MAS8404 : Statistical Learning for Data Science
- Offered for Year: 2019/20
- Module Leader(s): Dr Wentao Li
- Owning School: Mathematics, Statistics and Physics
- Teaching Location: Newcastle City Campus
|Semester 1 Credit Value:||10|
More data than ever before are being generated and stored, in a variety of fields across industry. The term “big data" has emerged in acknowledgement of the vast amounts of data now available. By applying statistical analyses to these data sets, we can start to use them to answer important questions such as (i) which are the important factors affecting the quality of an industrial process; (ii) how many different types of customer are interested in your product. Commonly the data sets that arise in industry are multivariate, comprising a large number of observations on many variables. In this module we study how we can learn from data sets of this form.
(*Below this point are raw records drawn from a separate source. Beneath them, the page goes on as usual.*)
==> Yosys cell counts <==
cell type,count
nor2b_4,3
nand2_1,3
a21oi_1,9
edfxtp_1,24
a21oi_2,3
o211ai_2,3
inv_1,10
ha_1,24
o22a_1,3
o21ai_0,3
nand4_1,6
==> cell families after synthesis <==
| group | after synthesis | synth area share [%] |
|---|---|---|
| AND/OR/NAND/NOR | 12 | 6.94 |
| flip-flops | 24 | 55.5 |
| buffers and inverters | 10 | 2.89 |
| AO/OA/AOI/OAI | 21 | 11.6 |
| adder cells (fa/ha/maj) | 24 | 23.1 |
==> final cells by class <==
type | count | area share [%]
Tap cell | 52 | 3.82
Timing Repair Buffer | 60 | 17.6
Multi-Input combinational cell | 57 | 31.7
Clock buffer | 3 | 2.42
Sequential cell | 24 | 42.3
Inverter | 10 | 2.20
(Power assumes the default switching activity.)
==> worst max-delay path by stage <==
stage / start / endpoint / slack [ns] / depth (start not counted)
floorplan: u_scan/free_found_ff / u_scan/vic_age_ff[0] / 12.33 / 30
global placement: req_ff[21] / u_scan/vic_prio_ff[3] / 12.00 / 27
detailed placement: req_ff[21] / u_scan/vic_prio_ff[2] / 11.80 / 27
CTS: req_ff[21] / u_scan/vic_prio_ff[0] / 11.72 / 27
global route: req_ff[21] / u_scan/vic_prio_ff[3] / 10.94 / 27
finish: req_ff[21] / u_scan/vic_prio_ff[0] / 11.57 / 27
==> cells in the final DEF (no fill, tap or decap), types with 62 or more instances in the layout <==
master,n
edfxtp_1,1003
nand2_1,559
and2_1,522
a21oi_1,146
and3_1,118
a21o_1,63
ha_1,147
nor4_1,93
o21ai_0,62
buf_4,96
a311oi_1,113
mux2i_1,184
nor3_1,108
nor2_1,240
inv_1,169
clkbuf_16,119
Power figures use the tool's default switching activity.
===== src/hw/rtl/wavp_pkg.sv =====
// shared types, codes and constants of the wav pcm16 stream parser
package wavp_pkg;

	// frame counter width, also the width of max_frames and frames_out
	localparam int FC_W = 24;
	// width of the announced frame count
	localparam int HDR_W = 31;
	// result queue depth
	localparam int QDEPTH = 4;
	localparam int QPTR_W = $clog2(QDEPTH);
	localparam int QCNT_W = $clog2(QDEPTH + 1);

	// chunk tags as they build up little endian in the gather word
	localparam logic [31:0] TAG_RIFF = 32'h4646_4952;
	localparam logic [31:0] TAG_WAVE = 32'h4556_4157;
	localparam logic [31:0] TAG_FMT  = 32'h2074_6D66;
	localparam logic [31:0] TAG_DATA = 32'h6174_6164;

	// fmt chunk fields
	localparam logic [31:0] FMT_MIN_SIZE  = 32'd16;
	localparam logic [15:0] FMT_PCM       = 16'd1;
	localparam logic [15:0] CH_MONO       = 16'd1;
	localparam logic [15:0] CH_STEREO     = 16'd2;
	localparam logic [15:0] BITS_16       = 16'd16;
	localparam logic [3:0]  FPOS_FORMAT   = 4'd1;
	localparam logic [3:0]  FPOS_CHANNELS = 4'd3;
	localparam logic [3:0]  FPOS_RATE     = 4'd7;
	localparam logic [3:0]  FPOS_BITS     = 4'd15;

	// configuration register indexes
	localparam logic [0:0] CFG_EXPECTED_RATE = 1'b0;
	localparam logic [0:0] CFG_MAX_FRAMES    = 1'b1;

	// result kinds
	localparam logic KIND_FRAME   = 1'b0;
	localparam logic KIND_SUMMARY = 1'b1;

	// summary status codes
	typedef enum logic [3:0] {
		ST_OK        = 4'd0,
		ST_BAD_TAG   = 4'd1,
		ST_FMT_SHORT = 4'd2,
		ST_TRUNC     = 4'd3,
		ST_NOT_PCM   = 4'd4,
		ST_BAD_CH    = 4'd5,
		ST_NOT_16    = 4'd6,
		ST_BAD_RATE  = 4'd7,
		ST_NO_FRAMES = 4'd8
	} status_t;

	// one result item
	typedef struct packed {
		logic               kind;
		logic signed [15:0] left_sample;
		logic signed [15:0] right_sample;
		logic [3:0]         status;
		logic [31:0]        sample_rate;
		logic [1:0]         channel_count;
		logic [HDR_W-1:0]   header_frames;
		logic [FC_W-1:0]    frames_out;
		logic               last_result;
	} result_t;

	// up to two results pushed by one byte, frame first
	typedef struct packed {
		logic [1:0] count;
		result_t    r0;
		result_t    r1;
	} res_push_t;

endpackage
<file path="src/rtl/mswh_pkg.sv">
// ----------------------------------------------------------------------------
// mswh_pkg
// shared types and constants of the word-serial murmur-style hash
// ----------------------------------------------------------------------------
package mswh_pkg;

  localparam int WORD_W  = 64;
  localparam int HALF_W  = 32;
  localparam int HASH_W  = 32;
  localparam int CFG_W   = 32;
  localparam int CFG_IDX_W = 1;

  localparam logic [WORD_W-1:0] MUL_K1 = 64'h87c3_7b91_1142_53d5;
  localparam logic [WORD_W-1:0] MUL_K2 = 64'h4cf5_ad43_2745_937f;
  localparam logic [WORD_W-1:0] ADD_H  = 64'h0000_0000_52dc_e729;
  localparam logic [WORD_W-1:0] FIN_M1 = 64'hff51_afd7_ed55_8ccd;
  localparam logic [WORD_W-1:0] FIN_M2 = 64'hc4ce_b9fe_1a85_ec53;

  localparam int ROT_K     = 31;
  localparam int ROT_H     = 27;
  localparam int FIN_SHIFT = 33;

  localparam logic [CFG_W-1:0] SEED_RESET = 32'h0000_0000;
  localparam logic [CFG_W-1:0] LEN_RESET  = 32'h0001_0000;

  // configuration register indexes
  localparam logic [CFG_IDX_W-1:0] REG_SEED = 1'b0;
  localparam logic [CFG_IDX_W-1:0] REG_LEN  = 1'b1;

  // which constant the shared multiplier works against
  typedef enum logic [1:0] {
    SEL_K1,
    SEL_K2,
    SEL_M1,
    SEL_M2
  } mul_sel_t;

  typedef enum logic [3:0] {
    OP_NONE,
    OP_LOAD,
    OP_MUL0,
    OP_MUL1,
    OP_MUL2,
    OP_KROT,
    OP_HUPD,
    OP_FINA,
    OP_FINB,
    OP_FOUT
  } dp_op_t;

  typedef enum logic [3:0] {
    ST_IDLE,
    ST_MUL0,
    ST_MUL1,
    ST_MUL2,
    ST_KROT,
    ST_HUPD,
    ST_FINA,
    ST_FINB,
    ST_FOUT
  } state_t;

  typedef struct packed {
    dp_op_t   op;
    mul_sel_t sel;
  } dp_cmd_t;

  typedef struct packed {
    logic last;
    logic out_full;
  } dp_sts_t;

endpackage

</file>
<file path="src/rtl/mswh_ctrl.sv">
// ----------------------------------------------------------------------------
// mswh_ctrl
// sequencer: steps the shared multiplier through mix and finalizer
// ----------------------------------------------------------------------------
module mswh_ctrl (
  input  logic             clk,
  input  logic             rst_n,
  input  logic             in_valid,
  output logic             in_ready,
  input  mswh_pkg::dp_sts_t sts,
  output mswh_pkg::dp_cmd_t cmd
);
  import mswh_pkg::*;

  state_t   state_r, state_nxt;
  mul_sel_t mul_sel_r, mul_sel_nxt;

  always_ff @(posedge clk) begin
    if (!rst_n) begin
      state_r   <= ST_IDLE;
      mul_sel_r <= SEL_K1;
    end else begin
      state_r   <= state_nxt;
      mul_sel_r <= mul_sel_nxt;
    end
  end

  // next state
  always_comb begin
    state_nxt   = state_r;
    mul_sel_nxt = mul_sel_r;
    unique case (state_r)
      ST_IDLE: begin
        if (in_valid) begin
          state_nxt   = ST_MUL0;
          mul_sel_nxt = SEL_K1;
        end
      end
      ST_MUL0: state_nxt = ST_MUL1;
      ST_MUL1: state_nxt = ST_MUL2;
      ST_MUL2: begin
        unique case (mul_sel_r)
          SEL_K1: state_nxt = ST_KROT;
          SEL_K2: state_nxt = ST_HUPD;
          SEL_M1: state_nxt = ST_FINB;
          SEL_M2: state_nxt = ST_FOUT;
          default: state_nxt = ST_IDLE;
        endcase
      end
      ST_KROT: begin
        state_nxt   = ST_MUL0;
        mul_sel_nxt = SEL_K2;
      end
      ST_HUPD: state_nxt = sts.last ? ST_FINA : ST_IDLE;
      ST_FINA: begin
        state_nxt   = ST_MUL0;
        mul_sel_nxt = SEL_M1;
      end
      ST_FINB: begin
        state_nxt   = ST_MUL0;
        mul_sel_nxt = SEL_M2;
      end
      ST_FOUT: begin
        if (!sts.out_full) begin
          state_nxt = ST_IDLE;
        end
      end
      default: state_nxt = ST_IDLE;
    endcase
  end

  // outputs
  always_comb begin
    in_ready = 1'b0;
    cmd.op   = OP_NONE;
    cmd.sel  = mul_sel_r;
    unique case (state_r)
      ST_IDLE: begin
        in_ready = 1'b1;
        if (in_valid) begin
          cmd.op = OP_LOAD;
        end
      end
      ST_MUL0: cmd.op = OP_MUL0;
      ST_MUL1: cmd.op = OP_MUL1;
      ST_MUL2: cmd.op = OP_MUL2;
      ST_KROT: cmd.op = OP_KROT;
      ST_HUPD: cmd.op = OP_HUPD;
      ST_FINA: cmd.op = OP_FINA;
      ST_FINB: cmd.op = OP_FINB;
      ST_FOUT: begin
        if (!sts.out_full) begin
          cmd.op = OP_FOUT;
        end
      end
      default: cmd.op = OP_NONE;
    endcase
  end

endmodule

</file>
<file path="src/rtl/mswh_dp.sv">
// ----------------------------------------------------------------------------
// mswh_dp
// datapath: config registers, accumulator, shared 32x32 multiplier, output
// ----------------------------------------------------------------------------
module mswh_dp (
  input  logic                                clk,
  input  logic                                rst_n,
  input  logic                                cfg_we,
  input  logic [mswh_pkg::CFG_IDX_W-1:0]      cfg_index,
  input  logic [mswh_pkg::CFG_W-1:0]          cfg_wdata,
  input  logic [mswh_pkg::WORD_W-1:0]         in_data_word,
  input  logic                                in_last_word,
  output logic                                out_valid,
  input  logic                                out_ready,
  output logic [mswh_pkg::HASH_W-1:0]         out_hash_value,
  input  mswh_pkg::dp_cmd_t                   cmd,
  output mswh_pkg::dp_sts_t                   sts
);
  import mswh_pkg::*;

  logic [CFG_W-1:0]  seed_r;
  logic [CFG_W-1:0]  len_r;
  logic              at_start_r;
  logic              last_r;
  logic [WORD_W-1:0] acc_r;
  logic [WORD_W-1:0] opa_r;
  logic [WORD_W-1:0] prod_r;
  logic [HASH_W-1:0] hash_r;
  logic              out_valid_r;

  logic [WORD_W-1:0]   mul_b;
  logic [HALF_W-1:0]   mul_x;
  logic [HALF_W-1:0]   mul_y;
  logic [WORD_W-1:0]   mul_p;
  logic [HALF_W-1:0]   prod_hi_sum;
  logic [WORD_W-1:0]   k_rot;
  logic [WORD_W-1:0]   h_mix;
  logic [WORD_W-1:0]   h_rot;
  logic [WORD_W-1:0]   h_nxt;
  logic [WORD_W-1:0]   acc_fold;
  logic [WORD_W-1:0]   prod_fold;

  // constant operand of the current multiply
  always_comb begin
    case (cmd.sel)
      SEL_K1:  mul_b = MUL_K1;
      SEL_K2:  mul_b = MUL_K2;
      SEL_M1:  mul_b = FIN_M1;
      default: mul_b = FIN_M2;
    endcase
  end

  // low 64 bits of a 64x64 product over three passes:
  // lo*lo, then lo*hi and hi*lo folded into the upper half
  always_comb begin
    case (cmd.op)
      OP_MUL1: begin
        mul_x = opa_r[HALF_W-1:0];
        mul_y = mul_b[WORD_W-1:HALF_W];
      end
      OP_MUL2: begin
        mul_x = opa_r[WORD_W-1:HALF_W];
        mul_y = mul_b[HALF_W-1:0];
      end
      default: begin
        mul_x = opa_r[HALF_W-1:0];
        mul_y = mul_b[HALF_W-1:0];
      end
    endcase
  end

  assign mul_p       = {{HALF_W{1'b0}}, mul_x} * {{HALF_W{1'b0}}, mul_y};
  assign prod_hi_sum = prod_r[WORD_W-1:HALF_W] + mul_p[HALF_W-1:0];

  assign k_rot     = {prod_r[WORD_W-1-ROT_K:0], prod_r[WORD_W-1:WORD_W-ROT_K]};
  assign h_mix     = acc_r ^ prod_r;
  assign h_rot     = {h_mix[WORD_W-1-ROT_H:0], h_mix[WORD_W-1:WORD_W-ROT_H]};
  assign h_nxt     = {h_rot[WORD_W-3:0], 2'b00} + h_rot + ADD_H;
  assign acc_fold  = acc_r ^ (acc_r >> FIN_SHIFT);
  assign prod_fold = prod_r ^ (prod_r >> FIN_SHIFT);

  // config and control state
  always_ff @(posedge clk) begin
    if (!rst_n) begin
      seed_r      <= SEED_RESET;
      len_r       <= LEN_RESET;
      at_start_r  <= 1'b1;
      out_valid_r <= 1'b0;
    end else begin
      if (cfg_we) begin
        unique case (cfg_index)
          REG_SEED: seed_r <= cfg_wdata;
          REG_LEN:  len_r  <= cfg_wdata;
          default: ;
        endcase
      end
      if (cmd.op == OP_HUPD) begin
        at_start_r <= last_r;
      end
      if (cmd.op == OP_FOUT) begin
        out_valid_r <= 1'b1;
      end else if (out_ready) begin
        out_valid_r <= 1'b0;
      end
    end
  end

  // payload registers
  always_ff @(posedge clk) begin
    case (cmd.op)
      OP_LOAD: begin
        opa_r  <= in_data_word;
        last_r <= in_last_word;
        if (at_start_r) begin
          acc_r <= {{(WORD_W-CFG_W){1'b0}}, seed_r ^ len_r};
        end
      end
      OP_MUL0: prod_r <= mul_p;
      OP_MUL1, OP_MUL2: prod_r[WORD_W-1:HALF_W] <= prod_hi_sum;
      OP_KROT: opa_r  <= k_rot;
      OP_HUPD: acc_r  <= h_nxt;
      OP_FINA: opa_r  <= acc_fold;
      OP_FINB: opa_r  <= prod_fold;
      OP_FOUT: hash_r <= prod_fold[HASH_W-1:0];
      default: ;
    endcase
  end

  assign out_valid      = out_valid_r;
  assign out_hash_value = hash_r;
  assign sts.last       = last_r;
  assign sts.out_full   = out_valid_r && !out_ready;

endmodule

</file>
<file path="src/rtl/murmur_style_word_hash.sv">
// ----------------------------------------------------------------------------
// murmur_style_word_hash
// word-serial murmur3-x64-style hash of 64-bit words, 32-bit result
// ----------------------------------------------------------------------------
// Words of a message are taken one at a time; the first word of a message
// starts the accumulator from seed xor byte_length, and the word flagged
// last runs the fmix64 finalizer and posts the low 32 bits on the result
// channel. All 64-bit multiplies go through one 32x32 multiplier in three
// passes each, so a word that is not last holds in_ready low after its
// transaction until its multiply passes and fixups are done, and a last
// word until the finalizer has also run and any previous hash still
// sitting in the output register has been taken. The output register
// lets the next message start while a hash waits to be taken. seed and
// byte_length are sampled on the first word of each message.
// ----------------------------------------------------------------------------
module murmur_style_word_hash (
  input  logic                            clk,
  input  logic                            rst_n,
  // configuration write port
  input  logic                            cfg_we,
  input  logic [mswh_pkg::CFG_IDX_W-1:0]  cfg_index,
  input  logic [mswh_pkg::CFG_W-1:0]      cfg_wdata,
  // word input
  input  logic                            in_valid,
  output logic                            in_ready,
  input  logic [mswh_pkg::WORD_W-1:0]     in_data_word,
  input  logic                            in_last_word,
  // hash output
  output logic                            out_valid,
  input  logic                            out_ready,
  output logic [mswh_pkg::HASH_W-1:0]     out_hash_value
);
  import mswh_pkg::*;

  // commands from the sequencer, status back from the datapath
  dp_cmd_t cmd;
  dp_sts_t sts;

  // sequencer: one word in flight, walks multiply passes and fixups
  mswh_ctrl u_ctrl (
    .clk      (clk),
    .rst_n    (rst_n),
    .in_valid (in_valid),
    .in_ready (in_ready),
    .sts      (sts),
    .cmd      (cmd)
  );

  // datapath: registers, shared multiplier, rotate/xor logic, output register
  mswh_dp u_dp (
    .clk            (clk),
    .rst_n          (rst_n),
    .cfg_we         (cfg_we),
    .cfg_index      (cfg_index),
    .cfg_wdata      (cfg_wdata),
    .in_data_word   (in_data_word),
    .in_last_word   (in_last_word),
    .out_valid      (out_valid),
    .out_ready      (out_ready),
    .out_hash_value (out_hash_value),
    .cmd            (cmd),
    .sts            (sts)
  );

endmodule

</file>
There is an emphasis on hands-on application of the theory and methods throughout, with extensive use of R.
Specifically, the module aims to equip students with the following knowledge and skills:
- To gain an overview of modern statistical approaches to learning from data.
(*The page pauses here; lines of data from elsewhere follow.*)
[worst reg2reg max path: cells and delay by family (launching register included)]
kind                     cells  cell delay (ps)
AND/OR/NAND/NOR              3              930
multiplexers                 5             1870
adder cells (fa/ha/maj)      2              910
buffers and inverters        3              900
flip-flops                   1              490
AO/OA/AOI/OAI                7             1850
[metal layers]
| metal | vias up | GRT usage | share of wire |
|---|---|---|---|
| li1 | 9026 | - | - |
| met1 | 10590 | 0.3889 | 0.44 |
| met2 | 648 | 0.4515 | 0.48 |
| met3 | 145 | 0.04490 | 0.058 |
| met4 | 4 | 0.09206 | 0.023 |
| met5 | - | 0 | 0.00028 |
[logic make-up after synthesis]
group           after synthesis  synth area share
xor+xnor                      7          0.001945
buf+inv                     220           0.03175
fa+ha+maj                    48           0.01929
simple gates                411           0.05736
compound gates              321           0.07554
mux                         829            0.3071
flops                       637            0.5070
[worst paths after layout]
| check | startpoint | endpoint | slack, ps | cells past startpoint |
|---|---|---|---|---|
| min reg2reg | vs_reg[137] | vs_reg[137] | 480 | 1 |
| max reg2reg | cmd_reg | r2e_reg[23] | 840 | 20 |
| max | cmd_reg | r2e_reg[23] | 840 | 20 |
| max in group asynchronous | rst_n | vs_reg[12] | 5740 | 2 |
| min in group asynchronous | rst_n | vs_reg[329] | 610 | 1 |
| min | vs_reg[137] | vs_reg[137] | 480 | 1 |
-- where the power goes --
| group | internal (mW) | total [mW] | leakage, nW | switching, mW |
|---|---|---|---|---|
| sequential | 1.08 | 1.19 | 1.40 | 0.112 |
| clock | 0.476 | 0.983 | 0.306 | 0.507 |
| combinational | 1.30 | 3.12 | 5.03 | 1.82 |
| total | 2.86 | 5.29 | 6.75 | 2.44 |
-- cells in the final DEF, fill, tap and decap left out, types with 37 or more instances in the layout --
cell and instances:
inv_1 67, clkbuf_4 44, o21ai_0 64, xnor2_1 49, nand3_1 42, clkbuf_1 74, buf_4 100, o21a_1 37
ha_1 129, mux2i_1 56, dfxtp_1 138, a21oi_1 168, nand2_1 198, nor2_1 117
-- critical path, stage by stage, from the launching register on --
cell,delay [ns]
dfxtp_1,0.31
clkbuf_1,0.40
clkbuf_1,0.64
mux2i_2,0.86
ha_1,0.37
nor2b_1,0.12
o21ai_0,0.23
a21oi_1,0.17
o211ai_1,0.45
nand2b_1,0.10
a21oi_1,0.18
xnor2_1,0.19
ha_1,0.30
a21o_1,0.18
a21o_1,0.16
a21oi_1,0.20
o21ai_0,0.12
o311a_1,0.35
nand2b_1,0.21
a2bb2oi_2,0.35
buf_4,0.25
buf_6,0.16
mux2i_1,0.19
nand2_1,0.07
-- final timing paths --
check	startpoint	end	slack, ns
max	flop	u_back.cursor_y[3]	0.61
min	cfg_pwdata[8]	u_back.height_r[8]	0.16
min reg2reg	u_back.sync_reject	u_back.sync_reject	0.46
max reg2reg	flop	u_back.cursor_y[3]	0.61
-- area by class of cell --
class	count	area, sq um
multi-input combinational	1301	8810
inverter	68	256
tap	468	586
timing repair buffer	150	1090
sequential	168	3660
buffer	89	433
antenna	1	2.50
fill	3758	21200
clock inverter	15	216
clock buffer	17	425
- To gain experience in the application of these techniques to the analysis of large and complex data sets across a range of application areas in industry.
Outline Of Syllabus
- Linear regression, including variable selection and regularisation (ridge regression, the lasso and the elastic net)
- Classification including linear discriminant analysis and logistic regression
- Generalized linear models
- Tree-based methods, including regression trees, classification trees and random forests
- Principal components analysis
|Guided Independent Study||Assessment preparation and completion||15||1:00||15:00||Coursework exercises|
|Scheduled Learning And Teaching Activities||Lecture||9||2:00||18:00||Lectures|
|Guided Independent Study||Assessment preparation and completion||1||0:30||0:30||Oral Examination|
|Guided Independent Study||Assessment preparation and completion||5||0:30||2:30||Preparation for Oral Examination|
|Scheduled Learning And Teaching Activities||Practical||9||2:00||18:00||Practical sessions|
|Guided Independent Study||Directed research and reading||19||1:00||19:00||Background reading|
|Guided Independent Study||Project work||18||1:00||18:00||Project|
|Guided Independent Study||Independent study||9||1:00||9:00||Lecture follow-up|
Teaching Rationale And Relationship
Lectures are used for the delivery of theory and explanation of methods, illustrated with examples, and for giving general feedback on marked work. Practicals are used both for solution of problems and work requiring extensive computation and to give insight into the ideas/methods studied; they are also used to discuss the course material, identify and resolve specific queries raised by students and to allow students to receive individual feedback on marked work. Office hours provide an opportunity for more direct contact between individual students and the lecturer.
The format of resits will be determined by the Board of Examiners
|Practical/lab report||1||M||45||Up to 3 practical reports Word count: Up to 1,000 words as specified for each report.|
|Report||1||M||55||Project report Word count: Up to 1,500 words|
Zero Weighted Pass/Fail Assessments
|Oral Examination||M||A structured discussion including a software demonstration and reflection on the key learning objectives of the coursework project.|
Assessment Rationale And Relationship
Written assignments (approximately 3 pieces of work of approximately equal weight) followed by a larger piece of project work allow the students to develop their problem solving techniques, to practise the methods learnt in the module, to assess their progress and to receive feedback; the smaller pieces of work are thus formative as well as summative assessment.
The semi-structured interview facilitates a reflective discussion about how individual students have met the learning objectives of the module and how the principles of fundamental statistics are embedded in the functionality of their project work.